> _GOAL OF THE EXERCISE_:
Only the lines from the top of the data through the line with "localparam int DATA_W = 32;" should be repeated, each exactly as written.

### THE RECORDS ###

==> src/rtl/mat4_vector_transform_unit_assert.svh <==
// Assertion macros used by the RTL of the matrix transform unit.
// Each macro expands to nothing when SYNTHESIS is defined.
`ifndef MAT4_VECTOR_TRANSFORM_UNIT_ASSERT_SVH
`define MAT4_VECTOR_TRANSFORM_UNIT_ASSERT_SVH

`ifndef SYNTHESIS
`define MVT_CHECK(lbl, clk, rstn, prop, msg) \
	lbl: assert property (@(posedge clk) disable iff (!rstn) prop) else $error(msg);
`define MVT_CHECK_NEXT(lbl, clk, rstn, ante, cons, msg) \
	lbl: assert property (@(posedge clk) disable iff (!rstn) (ante) |=> (cons)) else $error(msg);
`else
`define MVT_CHECK(lbl, clk, rstn, prop, msg)
`define MVT_CHECK_NEXT(lbl, clk, rstn, ante, cons, msg)
`endif

`endif

==> src/rtl/mvt_pkg.sv <==
`timescale 1ns / 1ps
package mvt_pkg;
	localparam int DIM = 4;
	localparam int FRAC_BITS = 16;
	localparam int NVEC = 4;
	localparam int DATA_W = 32;
	localparam int ROW_W = (DIM > 1) ? $clog2(DIM) : 1;
	localparam int IDX_W = (ROW_W > 2) ? ROW_W : 2;
	localparam int PROD_W = 2 * DATA_W;
	localparam int ACC_W = PROD_W + $clog2(DIM);

	typedef enum logic {
		OP_LOAD = 1'b0,
		OP_XFORM = 1'b1
	} op_t;

	typedef logic signed [DATA_W-1:0] word_t;

	typedef struct packed {
		op_t op;
		logic [1:0] row_index;
		logic [1:0] col_index;
		word_t coef_value;
		word_t vec_x;
		word_t vec_y;
		word_t vec_z;
		word_t vec_w;
	} in_item_t;

	typedef struct packed {
		word_t out_x;
		word_t out_y;
		word_t out_z;
		word_t out_w;
	} out_item_t;

	// Token handed from one column cell to the next.
	typedef struct packed {
		logic valid;
		op_t op;
		logic [1:0] row_index;
		logic [1:0] col_index;
		word_t coef_value;
		word_t [NVEC-1:0] vec;
		logic [DIM-1:0][ACC_W-1:0] acc;
	} cell_bus_t;
endpackage

==> src/rtl/mvt_out_if.sv <==
`timescale 1ns / 1ps
interface mvt_out_if;
	import mvt_pkg::*;
	logic valid;
	logic ready;
	out_item_t data;
	modport source(output valid, output data, input ready);
	modport sink(input valid, input data, output ready);
endinterface

==> src/rtl/mvt_round.sv <==
`timescale 1ns / 1ps
module mvt_round (
	input logic clk,
	input logic arst_n,
	input mvt_pkg::cell_bus_t up,
	output logic up_adv,
	mvt_out_if.source result
);
	import mvt_pkg::*;

	localparam logic signed [ACC_W-1:0] HALF = ACC_W'(1) << (FRAC_BITS - 1);
	localparam logic signed [ACC_W-1:0] SAT_HI =
		{{(ACC_W - DATA_W + 1){1'b0}}, {(DATA_W - 1){1'b1}}};
	localparam logic signed [ACC_W-1:0] SAT_LO =
		{{(ACC_W - DATA_W + 1){1'b1}}, {(DATA_W - 1){1'b0}}};

	logic out_v_q;
	out_item_t out_q;
	logic adv;
	word_t res [NVEC];

	function automatic word_t round_sat(input logic [ACC_W-1:0] acc);
		logic signed [ACC_W-1:0] sum;
		logic signed [ACC_W-1:0] q;
		word_t r;
		sum = $signed(acc) + HALF;
		q = sum >>> FRAC_BITS;
		priority if (q > SAT_HI) begin
			r = SAT_HI[DATA_W-1:0];
		end else if (q < SAT_LO) begin
			r = SAT_LO[DATA_W-1:0];
		end else begin
			r = q[DATA_W-1:0];
		end
		return r;
	endfunction

	for (genvar r = 0; r < NVEC; r++) begin : g_row
		if (r < DIM) begin : g_live
			assign res[r] = round_sat(up.acc[r]);
		end else begin : g_zero
			assign res[r] = '0;
		end
	end

	assign adv = !out_v_q || result.ready;
	assign up_adv = adv;

	always_ff @(posedge clk or negedge arst_n) begin
		if (!arst_n) begin
			out_v_q <= 1'b0;
		end else if (adv) begin
			out_v_q <= up.valid && (up.op == OP_XFORM);
		end
	end

	always_ff @(posedge clk) begin
		if (adv) begin
			out_q.out_x <= res[0];
			out_q.out_y <= res[1];
			out_q.out_z <= res[2];
			out_q.out_w <= res[3];
		end
	end

	assign result.valid = out_v_q;
	assign result.data = out_q;
endmodule

==> src/flat_wrapper.sv <==
// flat-port wrapper written by rule: the top's interface ports become plain ports
module mvt_round_flat import mvt_pkg::*;
  (clk, arst_n, up, up_adv, result_valid, result_data, result_ready);
  mvt_out_if result_i ();
  input logic clk;
  input logic arst_n;
  input mvt_pkg::cell_bus_t up;
  output logic up_adv;
  output wire logic [$bits(result_i.valid)-1:0] result_valid;
  output wire logic [$bits(result_i.data)-1:0] result_data;
  input wire logic [$bits(result_i.ready)-1:0] result_ready;
  assign result_valid = result_i.valid;
  assign result_data = result_i.data;
  assign result_i.ready = result_ready;
  mvt_round u_core (.clk(clk), .arst_n(arst_n), .up(up), .up_adv(up_adv), .result(result_i));
endmodule
==> config.mk <==
export PLATFORM = sky130hd
export DESIGN_NAME = mvt_round_flat
export DESIGN_NICKNAME = d
export VERILOG_FILES = /design/src/rtl/mat4_vector_transform_unit_assert.svh /design/src/rtl/mvt_pkg.sv /design/src/rtl/mvt_out_if.sv /design/src/rtl/mvt_round.sv /design/src/flat_wrapper.sv
export SDC_FILE = /design/constraint.sdc
export NUM_CORES = 1
export LEC_CHECK = 0
export BUFFER_PORTS_ARGS = -buffer_cell sky130_fd_sc_hd__buf_2
export CAP_MARGIN = 20
export CORE_AREA = 2 2 221 223
export DETAILED_ROUTE_END_ITERATION = 10
export DIE_AREA = 0 0 223 225
export SYNTH_ARGS = -nofsm -noshare
export SYNTH_HDL_FRONTEND = slang
export SYNTH_SLANG_ARGS = --single-unit
==> constraint.sdc <==
create_clock -name clk -period 8.45 [get_ports clk]
set_clock_uncertainty 0.15 [all_clocks]
set_input_delay 0.845 -clock clk [delete_from_list [all_inputs] [get_ports clk]]
set_output_delay 0.845 -clock clk [all_outputs]
set_load 0.02 [all_outputs]
* Yosys cells after proc, flatten, opt, wreduce, memory -nomap -nowiden
Cells that the tools add are included.
** Storage, ports and cells
- Word-level logic and storage cells :: 24
- Memories kept :: 0
- ROM bits :: 0
- Input bits :: 433
- Bits in latches :: 0
- Register bits :: 129
- Bits in writable memories :: 0
** Operators by class
- Mux-type cells :: 4
- Equality and inequality tests :: 0
- Reduce and logical (&&, ||, !) cells :: 3
- Multipliers :: 0
- $lt $le $gt $ge :: 8
- Shift-type cells :: 0
- Div/mod/pow operators :: 0
- Add/sub/neg operators :: 4
- Bitwise operators :: 0
** Operator list (count)
- $add A66 B17 Y66 const B :: 4
- $gt A50 B32 Y1 const B :: 4
- $lt A50 B32 Y1 const B :: 4
- $mux W32 :: 4
- $logic_and A1 B1 Y1 :: 1
- $logic_not A1 Y1 :: 1
- $logic_or A1 B1 Y1 :: 1

* Logic depth before layout (Yosys ltp)
- Depth after elaboration :: 3
- Gate-level depth with buffers :: 12
- Depth with buffers taken out :: 9

* Worst setup path before layout
No wires, ideal clock.
- Kind :: input -> output
- Start point :: in result_ready
- End point :: out up_adv
- Data arrival time :: 4.092 ns
- Path buffers :: 0
- Data required time :: 7.455 ns
- Path slack :: 3.363 ns
- Cell stages on the path :: 1
- Cells stage by stage :: nand2b_1
** Between the ends
- Word-level cells in the longest chain between the ends :: 1
** RTL lines
- start: declaration :: line flat_wrapper.sv:11 : input wire logic [$bits(result_i.ready)-1:0] result_ready;
- $logic_or A1 B1 Y1 :: line mvt_round.sv:46 : assign adv = !out_v_q || result.ready;
- end: declaration :: line flat_wrapper.sv:8 : output logic up_adv;
No other way between the ends.

* Worst setup path in the final report
- Start point :: in up[86] in the netlist's numbering
- End point :: reg u_core.out_q, in the netlist u_core.result.data[75] (data pin)
** Between the ends
- Word-level cells in the longest chain between the ends :: 3
- Elaborated cells on any way between the ends :: 4
** RTL lines
- start: declaration :: line flat_wrapper.sv:7 : input mvt_pkg::cell_bus_t up;
- $add A66 B17 Y66 * :: line mvt_round.sv:26 : sum = $signed(acc) + HALF;
- $lt A50 B32 Y1 :: line mvt_round.sv:30 : end else if (q < SAT_LO) begin
- $mux W32 :: line mvt_round.sv:30
- end: declaration :: line mvt_round.sv:18 : out_item_t out_q;
Every way passes the cells marked *; elsewhere a longest branch is shown, timed or not.
A chain may end at the register's enable or synchronous reset.

==> metrics.txt <==
Bufs on Longest Clock Path=2; most common flop cell mapped by yosys=edfxtp_1; CP required=8.49 ns; R2R depth=4; FF-to-FF End=u_core.result.valid$_DFFE_PN0P_; status=finished, final reports clean; Post-synth ARST share=0.775%; CP Capture Type=register; crit path to=u_core.result.data[75]$_SDFFCE_PN1P_; #FFs+latches synth=between 100 and 150; largest net degree at the start of global routing=57; CP dominant cell by count=nand4_1; Critical Path Max Stage Delay=0.95 ns; CP top delay family=simple AND/OR/NAND/NOR gates; final layout net count=1766; WHS=0.543 ns; antenna viol nets, final=0; final hold vios=0; WP data arrival=4.62 ns; total power=approximately 1900 µW; largest family of logic cells by synthesized area=simple AND/OR/NAND/NOR gates; startpoint types=input pin; post-synthesis xor/xnor area fraction=14.3%; crit path buf inv count=2; vias per inst=4.71; CTS buffer count=17; global-route wire length before repair=50.8 mm; CP Cell Sequence=buf_2 > and4_1 > nand4_1 > nor4_1 > nand4_1 > xnor2_1 > or4_1 > o41ai_4 > buf_4 > a21oi_1; Post-Layout Cell Count=1959; CTS clk-pin slew, worst paths=0.06 ns; power per cell area=roughly 150 mW/mm²; vias in the first global route=8725; Cells after DPL=approximately 1900; Min-Delay Path Class=in -> async; Layout area overhead=32.4%; Placeable Area=0.0475 mm²; Initial DRC Count=approximately 410; relative slew slack=24.1%; Least-Margin Pin Slew=1.13 ns; sequential share of the synthesized area=41.6%; CP Class=in -> reg; post-synthesis adder-cell area fraction=less than 1%; Die Wd=223 µm; antenna violations before repair=3; CP Max Fanout=18; Die Ht=225 µm; postcts setup bufs=0; share of post-route cells with drive strength above 1=30.6%; commonest non-fill, non-tap cell in the layout=buf_2; final WL=between 30 and 40 mm; Ys Warns=0; crit path time final=4.58 ns; CP Launch Point=up[86]; Leakage=0.00454 µW; Critical R2R Launch=u_core.result.valid$_DFFE_PN0P_; Post-synth EDFFs=128; DR pass1 iterations=5; Worst-Skew Late Latency=roughly 0.47 ns; Slew Limit Fails=0; hpwl dp=27.5 mm; Worst path slowest cell=nor4_1; GPL Wtd Cong=0.910; TNS Setup=0 ns; worst vdd ir=96.0 µV; I/O Pins=563; fin crit share=54.2%; port bufs=about 340; CTS sink cnt=129; mux cell area share after synthesis=less than 1%; Post-Syn Nets=1437; Synth Cell Area=0.00930 mm²; max cap viols=0; CTS tree=built; CTS Root Cell=clkbuf_16; Compound-Gate Fraction of Synth Area=about 12%; # setup viols final=0; GRT overflow=0; R2R Setup Slk=6.20 ns; syn avg cell area=9.30 µm²; simple-gate share of the synthesized area=27.5%; htree depth=4; RSZ-0062 raised after global routing=no; Gate Count Post-Synth=1000; Starting Density=19.6%; DRC=0; per-cell routed wire length=17.5 µm; total track usage=13.4%; Max Fclk=approximately 220 MHz; Yosys cell types=68; num rows=80; total number of vias=9220; Crit. path cell count=10; Die Area=0.0502 mm²; most frequent cells in the layout=buf_2 (338), edfxtp_1 (128), xor2_1 (100), nand2_1 (85), nand3_1 (84)
## final cells by class
type                            count  area, µm²
Clock inverter                     15        144
Timing Repair Buffer              352       1800
Antenna cell                        2       5.00
Multi-Input combinational cell    811       5240
Clock buffer                       17        425
Sequential cell                   129       3870
Fill cell                        5151      35200
Inverter                           18       67.6
Tap cell                          615        769
## metal layers
| layer | up-vias | global-route usage, % | part of all wire (%) | routed length (µm) |
|---|---|---|---|---|
| met5 | - | 0 | 0 | 0 |
| met4 | 0 | 5.00 | 1.7 | 587 |
| met3 | 33 | 4.21 | 7.4 | 2540 |
| met2 | 338 | 22.2 | 48 | 16400 |
| met1 | 4402 | 16.4 | 43 | 14700 |
| li1 | 4447 | - | - | - |
## cell families (layout without fill, tap and decap cells)
kind of cell / count (synthesis) / after routing
xor+xnor: 152 / 152
compound gates: 192 / 192
simple gates: 455 / 455
fa+ha+maj: 4 / 4
other cells: 0 / 2
mux: 8 / 8
flops: 129 / 129
buf+inv: 60 / 402
## worst min path at each step
stage / end / depth (start not counted) / from
final: u_core.result.valid$_DFFE_PN0P_ / 2 / arst_n
after global routing: u_core.result.valid$_DFFE_PN0P_ / 2 / arst_n
after CTS: u_core.result.valid$_DFFE_PN0P_ / 2 / arst_n
after global placement: u_core.result.valid$_DFFE_PN0P_ / 1 / arst_n
after floorplan: u_core.result.valid$_DFFE_PN0P_ / 0 / arst_n
after detailed placement: u_core.result.valid$_DFFE_PN0P_ / 1 / arst_n
## what timing repair did
| action | CTS | global route |
|---|---|---|
| hold buffers | 1 | 0 |
| gates resized for setup | 0 | 0 |
| endpoints found under the hold margin | 1 | 0 |
## metrics by stage
step / util [%] / area (µm²) / setup slack, ns
2_1_floorplan: - / 9300 / 3.36
3_3_place_gp: 24.7 / 11700 / 3.42
3_5_place_dp: 24.7 / 11700 / 3.41
4_1_cts: 25.9 / 12300 / 3.93
5_1_grt: 25.9 / 12300 / 3.61
6_report: 25.9 / 12300 / 3.87
## sequential cells by signal, summed over array words and instances, names as in the netlist
| name | flops |
|---|---|
| u_core.result.data | 128 |
| u_core.result.valid | 1 |
## cells in the mapped netlist (4+ instances only)
library cell | number | area (µm²)
xor2_1 | 100 | 876
nand2b_1 | 4 | 25.0
nor3b_1 | 6 | 45.0
o21ai_1 | 43 | 215
nand4_1 | 58 | 363
o21ai_0 | 56 | 280
nor3_1 | 22 | 110
or2_2 | 7 | 43.8
and3_1 | 32 | 200
nor4_1 | 19 | 119
or3_1 | 5 | 31.3
xnor2_1 | 52 | 455
a21o_1 | 4 | 30.0
or4_1 | 8 | 60.1
and4_1 | 22 | 193
clkbuf_1 | 29 | 109
edfxtp_1 | 128 | 3840
a31oi_1 | 12 | 75.1
ha_1 | 4 | 50.1
a21oi_1 | 40 | 200
nor4bb_1 | 4 | 40.0
nand3_1 | 84 | 420
and2_1 | 14 | 87.6
buf_2 | 9 | 45.0
and3b_1 | 4 | 35.0
nor2_1 | 60 | 225
mux2i_1 | 7 | 70.1
inv_1 | 18 | 67.6
o31ai_1 | 4 | 30.0
nand2_1 | 85 | 319
## power breakdown
group | switching [µW] | leakage (µW) | internal (µW) | total (µW)
sequential | 16.0 | 0.00129 | 768 | 784
combinational | 246 | 0.00297 | 127 | 373
clock | 316 | 0.000270 | 429 | 746
total | 578 | 0.00454 | 1320 | 1900
## worst register-to-register path: cells and delay by family, from the launching register on
| family | cells | cell delay, ns |
|---|---|---|
| buffers and inverters | 2 | 1.04 |
| and+or+nand+nor | 2 | 0.44 |
| DFF | 1 | 0.40 |
(Power assumes the default switching activity.)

###

> _EXERCISE ANSWER_:
==> src/rtl/mat4_vector_transform_unit_assert.svh <==
// Assertion macros used by the RTL of the matrix transform unit.
// Each macro expands to nothing when SYNTHESIS is defined.
`ifndef MAT4_VECTOR_TRANSFORM_UNIT_ASSERT_SVH
`define MAT4_VECTOR_TRANSFORM_UNIT_ASSERT_SVH

`ifndef SYNTHESIS
`define MVT_CHECK(lbl, clk, rstn, prop, msg) \
	lbl: assert property (@(posedge clk) disable iff (!rstn) prop) else $error(msg);
`define MVT_CHECK_NEXT(lbl, clk, rstn, ante, cons, msg) \
	lbl: assert property (@(posedge clk) disable iff (!rstn) (ante) |=> (cons)) else $error(msg);
`else
`define MVT_CHECK(lbl, clk, rstn, prop, msg)
`define MVT_CHECK_NEXT(lbl, clk, rstn, ante, cons, msg)
`endif

`endif

==> src/rtl/mvt_pkg.sv <==
`timescale 1ns / 1ps
package mvt_pkg;
	localparam int DIM = 4;
	localparam int FRAC_BITS = 16;
	localparam int NVEC = 4;
	localparam int DATA_W = 32;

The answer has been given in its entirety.